- Work order
Search the data below for the word "unique" and copy each line that holds it.
=== Begin Enclosure ===
`src/sv/owtm_pkg.sv`:
```
// Package for the one-wire temperature sensor master: codes, types and helpers.
package owtm_pkg;

   // Sizing of the bus and of the scratchpad read
   localparam int SENSOR_LINES     = 4;
   localparam int SCRATCHPAD_BYTES = 9;

   // Request operation codes
   localparam logic [1:0] OP_TICK  = 2'd0;
   localparam logic [1:0] OP_START = 2'd1;
   localparam logic [1:0] OP_READ  = 2'd2;

   // Configuration register indexes
   localparam logic [2:0] REG_RESET_LOW     = 3'd0;
   localparam logic [2:0] REG_RESET_RELEASE = 3'd1;
   localparam logic [2:0] REG_SLOT          = 3'd2;
   localparam logic [2:0] REG_SHORT_PULSE   = 3'd3;
   localparam logic [2:0] REG_SAMPLE        = 3'd4;

   // Register reset values
   localparam logic [9:0] RESET_LOW_DEFAULT     = 10'd480;
   localparam logic [9:0] RESET_RELEASE_DEFAULT = 10'd70;
   localparam logic [7:0] SLOT_DEFAULT          = 8'd60;
   localparam logic [3:0] SHORT_PULSE_DEFAULT   = 4'd1;
   localparam logic [5:0] SAMPLE_DEFAULT        = 6'd14;

   // ROM and function command bytes
   localparam logic [7:0] CMD_SKIP_ROM = 8'hCC;
   localparam logic [7:0] CMD_CONVERT  = 8'h44;
   localparam logic [7:0] CMD_READ_PAD = 8'hBE;

   // Bus sequencer phases
   typedef enum logic [7:0] {
      PH_IDLE    = 8'b0000_0001,
      PH_RST_LOW = 8'b0000_0010,
      PH_RST_REL = 8'b0000_0100,
      PH_WR_LOW  = 8'b0000_1000,
      PH_WR_HIGH = 8'b0001_0000,
      PH_RD_LOW  = 8'b0010_0000,
      PH_RD_WAIT = 8'b0100_0000,
      PH_RD_REST = 8'b1000_0000
   } phase_type;

   // Timing registers as seen by the sequencer
   typedef struct packed {
      logic [9:0] reset_low_time;
      logic [9:0] reset_release_time;
      logic [7:0] slot_time;
      logic [3:0] short_pulse_time;
      logic [5:0] sample_time;
   } cfg_type;

   // Sequencer state
   typedef struct packed {
      phase_type    phase;
      logic [9:0]   slot_timer;
      logic [2:0]   bit_count;
      logic [3:0]   byte_count;
      logic [7:0]   shift_byte;
      logic         command_kind;
      logic [1:0]   active_sensor;
      logic [7:0]   low_byte;
      logic [15:0]  reading;
   } state_type;

   // A zero duration counts as one microsecond
   function automatic logic [9:0] at_least_one(input logic [9:0] v);
      return (v == 10'd0) ? 10'd1 : v;
   endfunction

endpackage

```
`src/sv/owtm_if.sv`:
```
// Handshake channel interfaces: request, result and register write.
interface owtm_req_if;
   logic       valid;
   logic       ready;
   logic [1:0] operation;
   logic [1:0] sensor;
   logic [3:0] line_levels;

   modport source (output valid, output operation, output sensor, output line_levels,
                   input ready);
   modport sink   (input valid, input operation, input sensor, input line_levels,
                   output ready);
endinterface

interface owtm_rsp_if;
   logic               valid;
   logic               ready;
   logic [3:0]         drive_low;
   logic               busy_res;
   logic               reading_valid;
   logic [1:0]         reading_sensor;
   logic signed [15:0] temperature;

   modport source (output valid, output drive_low, output busy_res, output reading_valid,
                   output reading_sensor, output temperature, input ready);
   modport sink   (input valid, input drive_low, input busy_res, input reading_valid,
                   input reading_sensor, input temperature, output ready);
endinterface

interface owtm_csr_if;
   logic       valid;
   logic       ready;
   logic [2:0] index;
   logic [9:0] data;

   modport source (output valid, output index, output data, input ready);
   modport sink   (input valid, input index, input data, output ready);
endinterface

```
`src/sv/owtm_csr.sv`:
```
// Timing register bank written through the register channel.
module owtm_csr (
   input  logic             clock,
   input  logic             reset,
   owtm_csr_if.sink         csr,
   output owtm_pkg::cfg_type cfg
);
   import owtm_pkg::*;

   cfg_type cfg_ff;
   cfg_type cfg_in;

   // Writes are always taken; unknown indexes are dropped
   assign csr.ready = 1'b1;

   always_comb begin
      cfg_in = cfg_ff;
      if (csr.valid) begin
         unique case (csr.index)
            REG_RESET_LOW:     cfg_in.reset_low_time     = csr.data;
            REG_RESET_RELEASE: cfg_in.reset_release_time = csr.data;
            REG_SLOT:          cfg_in.slot_time          = csr.data[7:0];
            REG_SHORT_PULSE:   cfg_in.short_pulse_time   = csr.data[3:0];
            REG_SAMPLE:        cfg_in.sample_time        = csr.data[5:0];
            default:           cfg_in = cfg_ff;
         endcase
      end
   end

   always_ff @(posedge clock) begin
      if (reset) begin
         cfg_ff.reset_low_time     <= RESET_LOW_DEFAULT;
         cfg_ff.reset_release_time <= RESET_RELEASE_DEFAULT;
         cfg_ff.slot_time          <= SLOT_DEFAULT;
         cfg_ff.short_pulse_time   <= SHORT_PULSE_DEFAULT;
         cfg_ff.sample_time        <= SAMPLE_DEFAULT;
      end else begin
         cfg_ff <= cfg_in;
      end
   end

   assign cfg = cfg_ff;

endmodule

```
`src/sv/owtm_core.sv`:
```
// Bus sequencer: request register, one-step state update and result register.
module owtm_core (
   input  logic             clock,
   input  logic             reset,
   input  owtm_pkg::cfg_type cfg,
   owtm_req_if.sink         req,
   owtm_rsp_if.source       rsp
);
   import owtm_pkg::*;

   // Request stage
   logic       in_valid_ff, in_valid_in;
   logic [1:0] in_op_ff;
   logic [1:0] in_sensor_ff;
   logic [3:0] in_levels_ff;

   // State and result stage
   state_type          state_ff, state_in;
   logic               rsp_valid_ff, rsp_valid_in;
   logic [3:0]         drive_low_ff;
   logic               busy_ff;
   logic               rd_valid_ff;
   logic [1:0]         rd_sensor_ff;
   logic signed [15:0] temp_ff;

   logic advance, process, req_accept;
   logic done_valid;
   logic sensor_ok;
   logic line_low;

   // Durations with zero read as one
   logic [9:0] reset_low1, reset_rel1, slot1, short1, sample1;
   logic [6:0] used_len;
   logic [7:0] read_rest;
   logic [9:0] timer_dec;
   logic [7:0] shr_byte, next_cmd;
   logic [2:0] bit_inc;
   logic [3:0] byte_inc;

   assign advance    = !rsp_valid_ff || rsp.ready;
   assign process    = in_valid_ff && advance;
   assign req.ready  = !in_valid_ff || advance;
   assign req_accept = req.valid && req.ready;
   assign in_valid_in = req_accept || (in_valid_ff && !advance);
   assign rsp_valid_in = process || (rsp_valid_ff && !rsp.ready);

   assign reset_low1 = at_least_one(cfg.reset_low_time);
   assign reset_rel1 = at_least_one(cfg.reset_release_time);
   assign slot1      = at_least_one({2'b00, cfg.slot_time});
   assign short1     = at_least_one({6'b00_0000, cfg.short_pulse_time});
   assign sample1    = at_least_one({4'b0000, cfg.sample_time});

   // Rest of a read slot, never below one
   assign used_len  = short1[6:0] + sample1[6:0];
   assign read_rest = (slot1[7:0] > {1'b0, used_len}) ? (slot1[7:0] - {1'b0, used_len})
                                                      : 8'd1;

   assign timer_dec = state_ff.slot_timer - 10'd1;
   assign shr_byte  = state_ff.shift_byte >> 1;
   assign bit_inc   = state_ff.bit_count + 3'd1;
   assign byte_inc  = state_ff.byte_count + 4'd1;
   assign next_cmd  = state_ff.command_kind ? CMD_READ_PAD : CMD_CONVERT;
   assign sensor_ok = ({3'b000, in_sensor_ff} < 5'(SENSOR_LINES));

   // One item's step of the sequencer
   always_comb begin
      state_in   = state_ff;
      done_valid = 1'b0;
      if (in_op_ff == OP_TICK) begin
         if (state_ff.phase != PH_IDLE) begin
            state_in.slot_timer = timer_dec;
            if (timer_dec == 10'd0) begin
               unique case (state_ff.phase)
                  PH_RST_LOW: begin
                     state_in.phase      = PH_RST_REL;
                     state_in.slot_timer = reset_rel1;
                  end
                  PH_RST_REL: begin
                     state_in.shift_byte = CMD_SKIP_ROM;
                     state_in.byte_count = 4'd0;
                     state_in.bit_count  = 3'd0;
                     state_in.phase      = PH_WR_LOW;
                     state_in.slot_timer = CMD_SKIP_ROM[0] ? short1 : slot1;
                  end
                  PH_WR_LOW: begin
                     state_in.phase      = PH_WR_HIGH;
                     state_in.slot_timer = state_ff.shift_byte[0] ? slot1 : short1;
                  end
                  PH_WR_HIGH: begin
                     state_in.shift_byte = shr_byte;
                     state_in.bit_count  = bit_inc;
                     if (bit_inc != 3'd0) begin
                        state_in.phase      = PH_WR_LOW;
                        state_in.slot_timer = shr_byte[0] ? short1 : slot1;
                     end else if (state_ff.byte_count == 4'd0) begin
                        // skip-ROM sent, now the function byte
                        state_in.byte_count = 4'd1;
                        state_in.shift_byte = next_cmd;
                        state_in.phase      = PH_WR_LOW;
                        state_in.slot_timer = next_cmd[0] ? short1 : slot1;
                     end else if (!state_ff.command_kind) begin
                        state_in.phase      = PH_IDLE;
                        state_in.slot_timer = 10'd0;
                        state_in.byte_count = 4'd0;
                     end else begin
                        state_in.byte_count = 4'd0;
                        state_in.shift_byte = 8'd0;
                        state_in.phase      = PH_RD_LOW;
                        state_in.slot_timer = short1;
                     end
                  end
                  PH_RD_LOW: begin
                     state_in.phase      = PH_RD_WAIT;
                     state_in.slot_timer = sample1;
                  end
                  PH_RD_WAIT: begin
                     state_in.shift_byte = {in_levels_ff[state_ff.active_sensor], shr_byte[6:0]};
                     state_in.phase      = PH_RD_REST;
                     state_in.slot_timer = {2'b00, read_rest};
                  end
                  PH_RD_REST: begin
                     state_in.bit_count = bit_inc;
                     if (bit_inc != 3'd0) begin
                        state_in.phase      = PH_RD_LOW;
                        state_in.slot_timer = short1;
                     end else begin
                        // byte complete: keep the two reading bytes
                        if (state_ff.byte_count == 4'd0) begin
                           state_in.low_byte = state_ff.shift_byte;
                        end else if (state_ff.byte_count == 4'd1) begin
                           state_in.reading = {state_ff.shift_byte, state_ff.low_byte};
                        end
                        if (byte_inc >= 4'(SCRATCHPAD_BYTES)) begin
                           state_in.phase      = PH_IDLE;
                           state_in.slot_timer = 10'd0;
                           state_in.byte_count = 4'd0;
                           done_valid          = 1'b1;
                        end else begin
                           state_in.byte_count = byte_inc;
                           state_in.shift_byte = 8'd0;
                           state_in.phase      = PH_RD_LOW;
                           state_in.slot_timer = short1;
                        end
                     end
                  end
                  default: begin
                     state_in.phase      = PH_IDLE;
                     state_in.slot_timer = 10'd0;
                  end
               endcase
            end
         end
      end else if ((in_op_ff == OP_START || in_op_ff == OP_READ) &&
                   state_ff.phase == PH_IDLE && sensor_ok) begin
         // New command starts with the reset pulse
         state_in.command_kind  = (in_op_ff == OP_READ);
         state_in.active_sensor = in_sensor_ff;
         state_in.bit_count     = 3'd0;
         state_in.byte_count    = 4'd0;
         state_in.shift_byte    = 8'd0;
         state_in.phase         = PH_RST_LOW;
         state_in.slot_timer    = reset_low1;
      end
   end

   assign line_low = (state_in.phase == PH_RST_LOW) || (state_in.phase == PH_WR_LOW) ||
                     (state_in.phase == PH_RD_LOW);

   // Control registers
   always_ff @(posedge clock) begin
      if (reset) begin
         in_valid_ff          <= 1'b0;
         rsp_valid_ff         <= 1'b0;
         state_ff.phase       <= PH_IDLE;
         state_ff.slot_timer  <= 10'd0;
         state_ff.bit_count   <= 3'd0;
         state_ff.byte_count  <= 4'd0;
         state_ff.shift_byte  <= 8'd0;
         state_ff.command_kind  <= 1'b0;
         state_ff.active_sensor <= 2'd0;
         state_ff.low_byte    <= 8'd0;
         state_ff.reading     <= 16'd0;
      end else begin
         in_valid_ff  <= in_valid_in;
         rsp_valid_ff <= rsp_valid_in;
         if (process) begin
            state_ff <= state_in;
         end
      end
   end

   // Payload registers
   always_ff @(posedge clock) begin
      if (req_accept) begin
         in_op_ff     <= req.operation;
         in_sensor_ff <= req.sensor;
         in_levels_ff <= req.line_levels;
      end
      if (process) begin
         drive_low_ff <= line_low ? (4'b0001 << state_in.active_sensor) : 4'b0000;
         busy_ff      <= (state_in.phase != PH_IDLE);
         rd_valid_ff  <= done_valid;
         rd_sensor_ff <= state_in.active_sensor;
         temp_ff      <= state_in.reading;
      end
   end

   assign rsp.valid          = rsp_valid_ff;
   assign rsp.drive_low      = drive_low_ff;
   assign rsp.busy_res       = busy_ff;
   assign rsp.reading_valid  = rd_valid_ff;
   assign rsp.reading_sensor = rd_sensor_ff;
   assign rsp.temperature    = temp_ff;

   // Checks
   a_idle_timer_zero: assert property (@(posedge clock) disable iff (reset)
      state_ff.phase == PH_IDLE |-> state_ff.slot_timer == 10'd0)
      else $error("idle sequencer with running timer");

   a_stall_holds_state: assert property (@(posedge clock) disable iff (reset)
      rsp_valid_ff && !rsp.ready |=> $stable(state_ff))
      else $error("sequencer advanced during result stall");

   a_done_is_idle: assert property (@(posedge clock) disable iff (reset)
      rsp_valid_ff && rd_valid_ff |-> !busy_ff)
      else $error("read finished while still busy");

   a_drive_one_line: assert property (@(posedge clock) disable iff (reset)
      rsp_valid_ff |-> $onehot0(drive_low_ff) && (busy_ff || drive_low_ff == 4'b0000))
      else $error("bad line drive pattern");

endmodule

```
`src/sv/one_wire_temp_sensor_master.sv`:
```
// Top level of the one-wire temperature sensor master.
//
//   Channel  Dir   Payload                                              Handshake
//   req      in    operation, sensor, line_levels                       valid/ready
//   rsp      out   drive_low, busy_res, reading_valid, reading_sensor,  valid/ready
//                  temperature
//   csr      in    index, data (timing registers)                       valid/ready
//
// One request is taken every cycle while rsp is not stalled; its result goes
// through the request register, then the result register after the state update.
// Reset is synchronous and active high: sequencer idle, reading zero, timing
// registers at their defaults.
// When rsp is stalled the result and the waiting request hold and req.ready
// drops once the request register is full.
module one_wire_temp_sensor_master (
   input logic        clock,
   input logic        reset,
   owtm_req_if.sink   req,
   owtm_rsp_if.source rsp,
   owtm_csr_if.sink   csr
);
   import owtm_pkg::*;

   cfg_type cfg;

   owtm_csr u_csr (
      .clock (clock),
      .reset (reset),
      .csr   (csr),
      .cfg   (cfg)
   );

   owtm_core u_core (
      .clock (clock),
      .reset (reset),
      .cfg   (cfg),
      .req   (req),
      .rsp   (rsp)
   );

endmodule
```
`src/flat_wrapper.sv`:
```
// flat-port wrapper written by rule: the top's interface ports become plain ports
module one_wire_temp_sensor_master_flat import owtm_pkg::*;
  (clock, reset, req_valid, req_operation, req_sensor, req_line_levels, req_ready, rsp_valid, rsp_drive_low, rsp_busy_res, rsp_reading_valid, rsp_reading_sensor, rsp_temperature, rsp_ready, csr_valid, csr_index, csr_data, csr_ready);
  owtm_req_if req_i ();
  owtm_rsp_if rsp_i ();
  owtm_csr_if csr_i ();
  input logic clock;
  input logic reset;
  input wire logic [$bits(req_i.valid)-1:0] req_valid;
  input wire logic [$bits(req_i.operation)-1:0] req_operation;
  input wire logic [$bits(req_i.sensor)-1:0] req_sensor;
  input wire logic [$bits(req_i.line_levels)-1:0] req_line_levels;
  output wire logic [$bits(req_i.ready)-1:0] req_ready;
  output wire logic [$bits(rsp_i.valid)-1:0] rsp_valid;
  output wire logic [$bits(rsp_i.drive_low)-1:0] rsp_drive_low;
  output wire logic [$bits(rsp_i.busy_res)-1:0] rsp_busy_res;
  output wire logic [$bits(rsp_i.reading_valid)-1:0] rsp_reading_valid;
  output wire logic [$bits(rsp_i.reading_sensor)-1:0] rsp_reading_sensor;
  output wire logic [$bits(rsp_i.temperature)-1:0] rsp_temperature;
  input wire logic [$bits(rsp_i.ready)-1:0] rsp_ready;
  input wire logic [$bits(csr_i.valid)-1:0] csr_valid;
  input wire logic [$bits(csr_i.index)-1:0] csr_index;
  input wire logic [$bits(csr_i.data)-1:0] csr_data;
  output wire logic [$bits(csr_i.ready)-1:0] csr_ready;
  assign req_i.valid = req_valid;
  assign req_i.operation = req_operation;
  assign req_i.sensor = req_sensor;
  assign req_i.line_levels = req_line_levels;
  assign req_ready = req_i.ready;
  assign rsp_valid = rsp_i.valid;
  assign rsp_drive_low = rsp_i.drive_low;
  assign rsp_busy_res = rsp_i.busy_res;
  assign rsp_reading_valid = rsp_i.reading_valid;
  assign rsp_reading_sensor = rsp_i.reading_sensor;
  assign rsp_temperature = rsp_i.temperature;
  assign rsp_i.ready = rsp_ready;
  assign csr_i.valid = csr_valid;
  assign csr_i.index = csr_index;
  assign csr_i.data = csr_data;
  assign csr_ready = csr_i.ready;
  one_wire_temp_sensor_master u_core (.clock(clock), .reset(reset), .req(req_i), .rsp(rsp_i), .csr(csr_i));
endmodule
```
=== End Enclosure ===
- Answer
         unique case (csr.index)
               unique case (state_ff.phase)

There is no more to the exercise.